After this terrible event, Charlotte and her grandfather were caught up in the increasing severity of the occupying authorities and interned at the nearby concentration camp in Gurs for two weeks. This period is not depicted in the paintings until their return when her grandfather who, unwell and slumped into a debilitating melancholy, seemingly provoked Charlotte by claiming that she too would kill herself. In one of the final paintings in the Epilogue, Charlotte sits before her grandfather saying, ‘You know, Grandpa, I have the feeling as if one has to put the whole world together again’, to which he replies: ‘Now conclusively take your own life, so this babble finally stops’. Belinfante appears to suggest that his words are not necessarily an act of cruelty, rather that ‘in order to, paradoxically, be free of his greatest fear, that his granddaughter too would end up killing herself’, he was inadvertently driving Charlotte towards suicide.
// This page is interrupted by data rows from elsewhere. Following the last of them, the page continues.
### src/rtl/xadc_pkg.sv
// Shared definitions for the XADC DRP sequencer.
//   - DRP status addresses of the two auxiliary channels that are sampled
//   - sample / counter widths
//   - sequencer FSM state encoding and channel tag encoding
package xadc_pkg;

  localparam int unsigned SAMPLE_W = 12;
  localparam int unsigned COUNT_W  = 11;

  localparam logic [6:0] ADDR_SWITCH_DEF = 7'h10;  // VAUX0, switch signal
  localparam logic [6:0] ADDR_FEED_DEF   = 7'h11;  // VAUX1, feed signal

  typedef enum logic [2:0] {
    StIdle,
    StWaitEoc,
    StIssue,
    StWaitRdy,
    StEmit,
    StDone
  } state_e;

  typedef enum logic {
    ChanSwitch = 1'b0,
    ChanFeed   = 1'b1
  } chan_e;

endpackage

### src/rtl/drp_timeout_timer.sv
// DRP read watchdog.
//   clk    : clock
//   clr    : asynchronous active-high reset
//   load   : restart the count (asserted in the cycle the DRP enable is issued)
//   en     : count while waiting for drdy
//   expire : one-cycle pulse; TIMEOUT_CYCLES cycles have elapsed since load
//            once the current clock edge is taken
module drp_timeout_timer #(
  parameter int unsigned TIMEOUT_CYCLES = 64
) (
  input  logic clk,
  input  logic clr,
  input  logic load,
  input  logic en,
  output logic expire
);

  localparam int unsigned CntW = $clog2(TIMEOUT_CYCLES + 1);
  localparam logic [CntW-1:0] LastCnt = CntW'(TIMEOUT_CYCLES - 1);

  logic [CntW-1:0] cnt_q;

  // The load cycle (den) is the first elapsed cycle, so the count starts at 1.
  always_ff @(posedge clk or posedge clr) begin
    if (clr) begin
      cnt_q <= '0;
    end else if (load) begin
      cnt_q <= CntW'(1);
    end else if (en && (cnt_q != LastCnt)) begin
      cnt_q <= cnt_q + CntW'(1);
    end
  end

  assign expire = en && (cnt_q == LastCnt);

endmodule

### src/rtl/xadc_drp_sequencer.sv
// Sequences DRP status reads from the XADC wrapper in continuous-sequence mode.
// Each end-of-conversion on the switch or feed channel triggers one DRP read;
// the 12 MSBs are emitted with a channel tag and counted per channel until both
// channels hold MAX_SAMPLES, at which point the block is flagged complete.
//   clk, clr                 : clock, asynchronous active-high reset
//   start                    : begin a block (ignored while busy)
//   eoc_in, channel_in       : XADC end-of-conversion and channel number
//   drp_*                    : DRP read port towards the XADC
//   busy                     : block in progress
//   sample_valid/chan/data   : emitted sample
//   count_switch, count_feed : per-channel sample counts in this block
//   block_done               : both counts reached MAX_SAMPLES
//   overrun_err, timeout_err : sticky error flags, cleared by start
module xadc_drp_sequencer
  import xadc_pkg::*;
#(
  parameter int unsigned MAX_SAMPLES    = 1024,
  parameter int unsigned TIMEOUT_CYCLES = 64,
  parameter logic [6:0]  ADDR_SWITCH    = ADDR_SWITCH_DEF,
  parameter logic [6:0]  ADDR_FEED      = ADDR_FEED_DEF
) (
  input  logic                clk,
  input  logic                clr,
  input  logic                start,
  input  logic                eoc_in,
  input  logic [4:0]          channel_in,
  output logic [6:0]          drp_daddr,
  output logic                drp_den,
  output logic                drp_dwe,
  output logic [15:0]         drp_di,
  input  logic [15:0]         drp_do,
  input  logic                drp_drdy,
  output logic                busy,
  output logic                sample_valid,
  output logic                sample_chan,
  output logic [SAMPLE_W-1:0] sample_data,
  output logic [COUNT_W-1:0]  count_switch,
  output logic [COUNT_W-1:0]  count_feed,
  output logic                block_done,
  output logic                overrun_err,
  output logic                timeout_err
);

  localparam logic [COUNT_W-1:0] MaxCnt = COUNT_W'(MAX_SAMPLES);

  state_e              state_q, state_d;
  logic [COUNT_W-1:0]  cnt_sw_q, cnt_sw_d, cnt_fd_q, cnt_fd_d;
  logic [6:0]          daddr_q, daddr_d;
  chan_e               chan_q, chan_d;
  logic [SAMPLE_W-1:0] data_q, data_d;
  logic                ovr_q, ovr_d, tmo_q, tmo_d;
  logic                tmr_load, tmr_en, tmr_expire;
  logic                sw_hit, fd_hit;

  // A conversion is only of interest while its channel still needs samples.
  assign sw_hit = eoc_in && (channel_in == ADDR_SWITCH[4:0]) && (cnt_sw_q < MaxCnt);
  assign fd_hit = eoc_in && (channel_in == ADDR_FEED[4:0]) && (cnt_fd_q < MaxCnt);

  drp_timeout_timer #(
    .TIMEOUT_CYCLES(TIMEOUT_CYCLES)
  ) u_timer (
    .clk   (clk),
    .clr   (clr),
    .load  (tmr_load),
    .en    (tmr_en),
    .expire(tmr_expire)
  );

  always_comb begin
    state_d  = state_q;
    cnt_sw_d = cnt_sw_q;
    cnt_fd_d = cnt_fd_q;
    daddr_d  = daddr_q;
    chan_d   = chan_q;
    data_d   = data_q;
    ovr_d    = ovr_q;
    tmo_d    = tmo_q;
    tmr_load = 1'b0;
    tmr_en   = 1'b0;

    unique case (state_q)
      StIdle, StDone: begin
        if (start) begin
          cnt_sw_d = '0;
          cnt_fd_d = '0;
          ovr_d    = 1'b0;
          tmo_d    = 1'b0;
          state_d  = StWaitEoc;
        end
      end
      StWaitEoc: begin
        if (sw_hit) begin
          daddr_d = ADDR_SWITCH;
          chan_d  = ChanSwitch;
          state_d = StIssue;
        end else if (fd_hit) begin
          daddr_d = ADDR_FEED;
          chan_d  = ChanFeed;
          state_d = StIssue;
        end
      end
      StIssue: begin
        tmr_load = 1'b1;
        if (sw_hit || fd_hit) ovr_d = 1'b1;
        state_d = StWaitRdy;
      end
      StWaitRdy: begin
        tmr_en = 1'b1;
        if (sw_hit || fd_hit) ovr_d = 1'b1;
        // drdy wins over an expiry landing in the same cycle
        if (drp_drdy) begin
          data_d  = drp_do[15:4];
          state_d = StEmit;
        end else if (tmr_expire) begin
          tmo_d   = 1'b1;
          state_d = StWaitEoc;
        end
      end
      StEmit: begin
        if (sw_hit || fd_hit) ovr_d = 1'b1;
        if (chan_q == ChanSwitch) begin
          if (cnt_sw_q < MaxCnt) cnt_sw_d = cnt_sw_q + 11'd1;
        end else begin
          if (cnt_fd_q < MaxCnt) cnt_fd_d = cnt_fd_q + 11'd1;
        end
        if ((cnt_sw_d == MaxCnt) && (cnt_fd_d == MaxCnt)) begin
          state_d = StDone;
        end else begin
          state_d = StWaitEoc;
        end
      end
      default: state_d = StIdle;
    endcase
  end

  always_ff @(posedge clk or posedge clr) begin
    if (clr) begin
      state_q  <= StIdle;
      cnt_sw_q <= '0;
      cnt_fd_q <= '0;
      daddr_q  <= '0;
      chan_q   <= ChanSwitch;
      data_q   <= '0;
      ovr_q    <= 1'b0;
      tmo_q    <= 1'b0;
    end else begin
      state_q  <= state_d;
      cnt_sw_q <= cnt_sw_d;
      cnt_fd_q <= cnt_fd_d;
      daddr_q  <= daddr_d;
      chan_q   <= chan_d;
      data_q   <= data_d;
      ovr_q    <= ovr_d;
      tmo_q    <= tmo_d;
    end
  end

  assign drp_daddr    = daddr_q;
  assign drp_den      = (state_q == StIssue);
  assign drp_dwe      = 1'b0;
  assign drp_di       = '0;
  assign busy         = (state_q == StWaitEoc) || (state_q == StIssue) ||
                        (state_q == StWaitRdy) || (state_q == StEmit);
  assign sample_valid = (state_q == StEmit);
  assign sample_chan  = chan_q;
  assign sample_data  = data_q;
  assign count_switch = cnt_sw_q;
  assign count_feed   = cnt_fd_q;
  assign block_done   = (state_q == StDone);
  assign overrun_err  = ovr_q;
  assign timeout_err  = tmo_q;

endmodule
[src/rtl/mc_pkg.sv]
// Shared types and default sizes for the Julia master-controller dispatch slice.
package mc_pkg;

  typedef enum logic [1:0] {
    IDLE     = 2'd0,
    DISPATCH = 2'd1,
    DRAIN    = 2'd2,
    DONE     = 2'd3
  } mc_state_e;

  localparam int unsigned MC_NUM_WORKERS = 4;
  localparam int unsigned MC_NUM_JOBS    = 480;
  localparam int unsigned MC_JOB_W       = 16;
  localparam int unsigned MC_TIMEOUT     = 4096;

  // Index width for an n-entry vector, never narrower than one bit.
  function automatic int unsigned idx_w(input int unsigned n);
    return (n > 1) ? $clog2(n) : 1;
  endfunction

endpackage

[src/rtl/mc_dispatch_if.sv]
// Worker-side handshake bundle: job launch, result write-back grant and error flags.
interface mc_dispatch_if #(
  parameter int unsigned NUM_WORKERS = 4,
  parameter int unsigned JOB_W       = 16
);
  localparam int unsigned WB_W = mc_pkg::idx_w(NUM_WORKERS);

  logic [NUM_WORKERS-1:0] JW_ready;
  logic [NUM_WORKERS-1:0] JW_start;
  logic [JOB_W-1:0]       job_id;
  logic [NUM_WORKERS-1:0] JW_done;
  logic [NUM_WORKERS-1:0] MC_busy;
  logic [WB_W-1:0]        wb_worker;
  logic [NUM_WORKERS-1:0] timeout_err;

  modport master (
    input  JW_ready, JW_done,
    output JW_start, job_id, MC_busy, wb_worker, timeout_err
  );

  modport slave (
    output JW_ready, JW_done,
    input  JW_start, job_id, MC_busy, wb_worker, timeout_err
  );
endinterface

[src/rtl/mc_dispatch_rr_arbiter.sv]
// Round-robin arbiter: one-hot grant starting after the last winner; pointer moves on advance.
module rr_arbiter #(
  parameter int unsigned WIDTH = 4,
  localparam int unsigned IDX_W = mc_pkg::idx_w(WIDTH)
) (
  input  logic             clk,
  input  logic             n_rst,
  input  logic [WIDTH-1:0] req,
  input  logic             advance,
  output logic [WIDTH-1:0] gnt,
  output logic [IDX_W-1:0] gnt_idx,
  output logic             gnt_valid
);
  logic [IDX_W-1:0] ptr_q, ptr_d;
  logic [IDX_W-1:0] cand;

  always_comb begin
    gnt       = '0;
    gnt_idx   = '0;
    gnt_valid = 1'b0;
    cand      = '0;
    for (int unsigned k = 0; k < WIDTH; k++) begin
      cand = IDX_W'((32'(ptr_q) + k) % WIDTH);
      if (!gnt_valid && req[cand]) begin
        gnt_valid  = 1'b1;
        gnt[cand]  = 1'b1;
        gnt_idx    = cand;
      end
    end
  end

  always_comb begin
    ptr_d = ptr_q;
    if (advance && gnt_valid) begin
      ptr_d = (gnt_idx == IDX_W'(WIDTH - 1)) ? '0 : gnt_idx + IDX_W'(1);
    end
  end

  always_ff @(posedge clk or negedge n_rst) begin
    if (!n_rst) begin
      ptr_q <= '0;
    end else begin
      ptr_q <= ptr_d;
    end
  end
endmodule
<file path="config.mk">
export PLATFORM = sky130hd
export DESIGN_NAME = keypad_frontend
export DESIGN_NICKNAME = d
export VERILOG_FILES = /design/src/rtl/kappa3_pkg.sv /design/src/rtl/key_sync.sv /design/src/rtl/keypad_frontend.sv
export SDC_FILE = /design/constraint.sdc
export NUM_CORES = 1
export LEC_CHECK = 0
export CORE_UTILIZATION = 44
export DETAILED_ROUTE_END_ITERATION = 16
export GPL_ROUTABILITY_DRIVEN = 0
export PLACE_DENSITY = 0.76
export SLEW_MARGIN = 20
export SYNTH_ARGS = -nofsm -noshare
export SYNTH_HDL_FRONTEND = slang
export SYNTH_SLANG_ARGS = --single-unit
export TNS_END_PERCENT = 20
</file>
<file path="constraint.sdc">
create_clock -name clock -period 3.39 [get_ports clock]
set_input_delay 0.678 -clock clock [delete_from_list [all_inputs] [get_ports clock]]
set_output_delay 0.678 -clock clock [all_outputs]
set_load 0.05 [all_outputs]
</file>
**src/rtl/serial_adder.sv**
```systemverilog
// serial_adder: bit-serial ripple adder, one sum bit per clock, LSB first.
// Optional macro SERIAL_ADDER_OVF_EN adds the signed-overflow output Ovf.
module serial_adder #(
   parameter int WIDTH = 8
) (
   input  logic             clk,
   input  logic             rst_n,
   input  logic             start,
   input  logic [WIDTH-1:0] A,
   input  logic [WIDTH-1:0] B,
   input  logic             C_in,
   output logic [WIDTH-1:0] Sum,
   output logic             C_out,
   output logic             busy,
   output logic             done
`ifdef SERIAL_ADDER_OVF_EN
   ,
   output logic             Ovf
`endif
);

   localparam int            CW       = $clog2(WIDTH + 1);
   localparam logic [CW-1:0] LAST_BIT = CW'(WIDTH - 1);

   typedef enum logic [1:0] {
      S_IDLE  = 2'd0,
      S_SHIFT = 2'd1,
      S_DONE  = 2'd2
   } state_t;

   state_t           r_state;
   state_t           w_state_next;
   logic [WIDTH-1:0] r_a;
   logic [WIDTH-1:0] r_b;
   logic [WIDTH-1:0] r_s;
   logic [WIDTH-1:0] r_sum;
   logic [CW-1:0]    r_cnt;
   logic             r_carry;
   logic             r_cout;
   logic             w_bit;
   logic             w_carry;
   logic             w_last;
   logic [WIDTH-1:0] w_s_next;

   assign w_bit    = r_a[0] ^ r_b[0] ^ r_carry;
   assign w_carry  = (r_a[0] & r_b[0]) | (r_carry & (r_a[0] ^ r_b[0]));
   assign w_last   = (r_cnt == LAST_BIT);
   assign w_s_next = {w_bit, r_s[WIDTH-1:1]};

   always_ff @(posedge clk or negedge rst_n) begin
      if (!rst_n) begin
         r_state <= S_IDLE;
      end else begin
         r_state <= w_state_next;
      end
   end

   always_comb begin
      w_state_next = r_state;
      case (r_state)
         S_IDLE:  if (start) w_state_next = S_SHIFT;
         S_SHIFT: if (w_last) w_state_next = S_DONE;
         S_DONE:  w_state_next = S_IDLE;
         default: w_state_next = S_IDLE;
      endcase
   end

   always_comb begin
      busy = 1'b0;
      done = 1'b0;
      case (r_state)
         S_SHIFT: busy = 1'b1;
         S_DONE: begin
            busy = 1'b1;
            done = 1'b1;
         end
         default: ;
      endcase
   end

   // The fill bit entering r_a's MSB cannot reach the LSB within WIDTH shifts,
   // so recycling the discarded sum LSB there is harmless.
   always_ff @(posedge clk or negedge rst_n) begin
      if (!rst_n) begin
         r_a     <= '0;
         r_b     <= '0;
         r_s     <= '0;
         r_sum   <= '0;
         r_cnt   <= '0;
         r_carry <= 1'b0;
         r_cout  <= 1'b0;
      end else begin
         case (r_state)
            S_IDLE: begin
               if (start) begin
                  r_a     <= A;
                  r_b     <= B;
                  r_s     <= '0;
                  r_carry <= C_in;
                  r_cnt   <= '0;
               end
            end
            S_SHIFT: begin
               r_a     <= {r_s[0], r_a[WIDTH-1:1]};
               r_b     <= {1'b0, r_b[WIDTH-1:1]};
               r_s     <= w_s_next;
               r_carry <= w_carry;
               r_cnt   <= r_cnt + CW'(1);
               if (w_last) begin
                  r_sum  <= w_s_next;
                  r_cout <= w_carry;
               end
            end
            default: ;
         endcase
      end
   end

   assign Sum   = r_sum;
   assign C_out = r_cout;

`ifdef SERIAL_ADDER_OVF_EN
   logic r_ovf;

   // On the last shift r_carry is the carry into the MSB.
   always_ff @(posedge clk or negedge rst_n) begin
      if (!rst_n) begin
         r_ovf <= 1'b0;
      end else if (r_state == S_SHIFT && w_last) begin
         r_ovf <= r_carry ^ w_carry;
      end
   end

   assign Ovf = r_ovf;
`endif

endmodule
```
**config.mk**
```make
export PLATFORM = sky130hd
export DESIGN_NAME = serial_adder
export DESIGN_NICKNAME = d
export VERILOG_FILES = /design/src/rtl/serial_adder.sv
export SDC_FILE = /design/constraint.sdc
export NUM_CORES = 1
export LEC_CHECK = 0
export CORE_MARGIN = 5
export CORE_UTILIZATION = 45
export DETAILED_ROUTE_END_ITERATION = 6
export PLACE_DENSITY = 0.72
export REMOVE_ABC_BUFFERS = 1
export SYNTH_ARGS = -nofsm -noshare
export SYNTH_HDL_FRONTEND = slang
export SYNTH_SLANG_ARGS = --single-unit
export TNS_END_PERCENT = 30
```
**constraint.sdc**
```tcl
create_clock -name clk -period 1.55 [get_ports clk]
set_clock_uncertainty 0.05 [all_clocks]
set_input_delay 0.2325 -clock clk [delete_from_list [all_inputs] [get_ports clk]]
set_output_delay 0.2325 -clock clk [all_outputs]
set_load 0.02 [all_outputs]
```
==> metrics.csv, run 1 <==
metric,value,unit
drt pass-1 iters,4,
CTS H-tree lvls,2,
fin nets,224,
status,"complete, but fails checks",
Area contributors post-synth,"dfrtp_1 56%, mux2i_1 9.4%, mux2_4 7.5%, o21ai_1 4.7%, a22o_1 4.4%",
setup TNS,-0.2132,ns
pwr dens,1918,nW/µm²
failing checks,negative setup slack,
clock-pin slew on the worst setup and hold paths,0.07,ns
CP top delay family,buffers and inverters,
Die Span Y,73.28,µm
Hold Slack,0.3885,ns
fin crit share,1.043,
sequential share of the synthesized area,0.5556,
initial antenna violation count,0,
detailed placement HPWL,2.479,mm
"area leader, netlist",dfrtp_1,
top cell type's share of synthesized area,0.5556,
Die ar.,5369,µm²
largest net degree at the start of global routing,28,
Routed Antenna Nets,0,
Netlist cell types,27,
worst min path class,input pin to asynchronous set/reset pin,
Yosys warning total,0,
Syn Inst Count,146,
CP peak stage delay,0.41,ns
Worst Path Arrival,1.74,ns
RSZ-0062 raised after global routing,true,
Setup crit end kind,flop,
Final min period,1.617,ns
worst setup margin,-0.06655,ns
Syn Std Cell Area,1802,µm²
Critical-path top delay cell,dfrtp_1,
peak supply drop,843.6,µV
TritonCTS Buffers,5,
core area,3943,µm²
Site Rows,23,
vias per inst,5.245,
Root Driver,clkbuf_8,
WL final,4.139,mm
crit-path cells,"inv_2, ha_4, buf_8, mux2i_4, buf_12, buf_12, a22oi_2, o41ai_2",
max cap viols,0,
Skew-Pair Late Insertion Delay,0.29,ns
port bufs,30,
Die X,73.28,µm
GRT Util Overall,0.1453,
first-pass GRT wire length,5.809,mm
final hold vios,0,
Peak Freq,618.6,MHz
clk sinks,40,
Tightest Pin Transition,0.5094,ns
"Design Area, Final",2665,µm²
num ports,31,
clk buf depth,2,
# DRC,0,
syn avg cell area,12.34,µm²
Final GP Congestion,0.7803,
Slew Limit Headroom,0.6604,
final setup vio count,17,
worst path buffer plus inverter count,4,
Final Slew Violations,0,
global route total overflow,0,
Placed Area,2255,µm²
Pleak,1.362,nW
Avg WL per Cell,16.62,µm
CTS tree,done,
Crit Path Class,flop to flop,
share of post-route cells with drive strength above 1,0.3266,
crit path max fanout,7,
Yosys reg bits,40,
Most Frequent Cell on Critical Path,buf_12,
initial core utilization,0.4570,
Layout area overhead,47.92,%
DR iter-0 viols,77,
number of fill cells,275,
CP Launch Type,flop,
Ant. Diodes,0,
vias in the first global route,1266,
routed vias,1306,
WP data required,1.67,ns
==> where the power goes <==
group / total [mW] / switching [mW] / leakage [nW] / internal (mW)
clock: 0.732 / 0.336 / 0.0503 / 0.396
combinational: 2.67 / 1.16 / 0.787 / 1.51
sequential: 1.71 / 0.282 / 0.524 / 1.43
total: 5.11 / 1.77 / 1.36 / 3.34
==> per-layer routing <==
metal,GRT usage,vias to the layer above,routed length (µm)
met5,0,-,0
li1,-,621,-
met4,0.05533,0,51
met2,0.2383,35,2059
met3,0.05198,5,252
met1,0.1743,645,1775
==> flip-flops by register name, indices dropped and copies added (netlist names) <==
name	cells
r_cnt	4
C_out	1
Sum	8
r_b	8
r_a	8
r_s	8
r_carry	1
r_state	2
==> cells in the mapped netlist (all sizes together) <==
library cell and number:
a21oi 1, a22o 9, a22oi 2, a311oi 1, and2 2, buf 9
clkbuf 1, dfrtp 40, fa 1, ha 4, inv 3, mux2 10
mux2i 17, nand2 19, nand2b 2, nand3 2, nand3b 2, nand4b 1
nor2 1, o21ai 17, o41ai 1, or2 1
==> worst paths after layout <==
path | cells after the start | to | slack (ns) | start
worst max-delay path | 8 | r_cnt[3]$_DFFE_PN0P_ | -0.07 | r_state[1]$_DFFE_PN0P_
worst min-delay path | 2 | Sum[5]$_DFFE_PN0P_ | 0.39 | rst_n
worst max register to register | 8 | r_cnt[3]$_DFFE_PN0P_ | -0.07 | r_state[1]$_DFFE_PN0P_
worst min register to register | 2 | r_b[7]$_DFFE_PN0P_ | 0.44 | r_b[7]$_DFFE_PN0P_
max in group asynchronous | 3 | r_b[6]$_DFFE_PN0P_ | 0.58 | rst_n
min in group clk | 2 | r_b[7]$_DFFE_PN0P_ | 0.44 | r_b[7]$_DFFE_PN0P_
==> stage by stage <==
stage	total power, mW	worst slack (ns)	utilization	std cells
6_report	5.112	-0.06655	0.6760	249
5_1_grt	5.398	-0.1112	0.6760	249
4_1_cts	4.312	-0.007506	0.6074	238
3_5_place_dp	3.511	-0.08276	0.5719	228
3_3_place_gp	3.426	-0.02464	0.5719	228
2_1_floorplan	2.777	-1.762	-	136
==> cells by family (layout without fill, tap and decap cells) <==
kind of cell,Yosys count,after routing,share of synthesized area
muxes,27,27,0.1757
AOI/OAI and AO/OA,31,31,0.1118
and+or+nand+nor,30,30,0.07847
adders and majority gates,5,5,0.03889
buffers and inverters,13,66,0.03958
DFF,40,40,0.5556
==> worst register-to-register path: stages (launching register included) <==
cell     delay (ns)
dfrtp_1        0.41
inv_2          0.11
ha_4           0.17
buf_8          0.12
mux2i_4        0.07
buf_12         0.15
buf_12         0.14
a22oi_2        0.19
o41ai_2        0.10
==> cell type report <==
| type | count | area (µm²) | share of cell area |
|---|---|---|---|
| sequential | 40 | 1001 | 0.3756 |
| multi-input combinational | 93 | 824.5 | 0.3094 |
| timing repair buffer | 56 | 666.9 | 0.2502 |
| clock buffer | 7 | 96.34 | 0.03615 |
| tap | 50 | 62.56 | 0.02347 |
| inverter | 3 | 13.76 | 0.005164 |
==> placed cells by master, fill, tap and decap left out, types with 2 or more instances in the layout <==
cell type and count:
o21ai_1 14, buf_4 11, mux2i_1 15, clkdlybuf4s50_1 18
nand2_1 15, mux2i_4 2, clkbuf_8 7, clkbuf_16 4
buf_6 2, dlymetal6s2s_1 6, o21ai_2 3, nand2b_1 2
dfrtp_1 40, dlygate4sd2_1 3, nand3b_1 2, buf_2 2
a22o_1 9, ha_4 2, nand3_1 2, buf_12 7
nand2_2 4, mux2_4 9, inv_2 2
==> repair_timing <==
item / in CTS / in global routing
buffers inserted: 2 / 8
gates cloned: 0 / 4
resized for setup: 17 / 27
endpoints found under the hold margin: 20 / 0
pin swaps: 0 / 12
hold buffers: 1 / 0
setup endpoints to repair: 38 / 42
Note: power is estimated with default switching activity, not from simulation.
In the final image of Life? or Theatre?, Charlotte sits before a deep expanse of ocean, her back turned, kneeling before paper and a paintbrush. The accompanying text reveals Charlotte’s response to a growing sense of desperation and need for solitude to create the work that would act as a form of therapy:
She had to vanish for a time from the human surface and make every sacrifice to create her world anew out of the depths.
And from that came:
The Life or the Theatre???
Life or Theatre?
This also suggests a cyclical motion in the text: the figure, the fictional Charlotte, seems to be poised to begin painting Life? or Theatre? on a translucent page, the blue of the ocean visible through it. The place where she made Life? or Theatre? is evident in the painted ultramarine blue sea and sky, and the grey and red-bronze of the landscape that are the archetypal colours of the Côte d’Azur, with echoes of Matisse, Cezanne and Dufy. This is a ‘luminous geography’, in Pollock’s words, but one that is clouded by Salomon’s looming fate that we cannot help but think of: Salomon depicts Charlotte as choosing life, which for the artist herself will soon be prematurely and horrifyingly terminated.
On the figure’s back, however, the words ‘leben oder theater’ are painted. There, no question marks remain. Has she – the character but also perhaps the artist – found her answers, and some semblance of peace? The possible meaning of ‘theatre’ seems to shift from initially being a ‘form in which her emotions can be securely expressed’, as it is in the Prelude, to a state of unapologetic escapism which Salomon would appear to vehemently criticise: if one cannot recognise that humans are capable of inflicting mass destruction and annihilation of human culture and civilisation, then one is living in a ‘theatre’. Life? or Theatre? is therefore about far more than a blurring of fiction and reality: this act of merging is a way of refabricating lost lives, and forging her own sense of self, both as a woman and as an artist.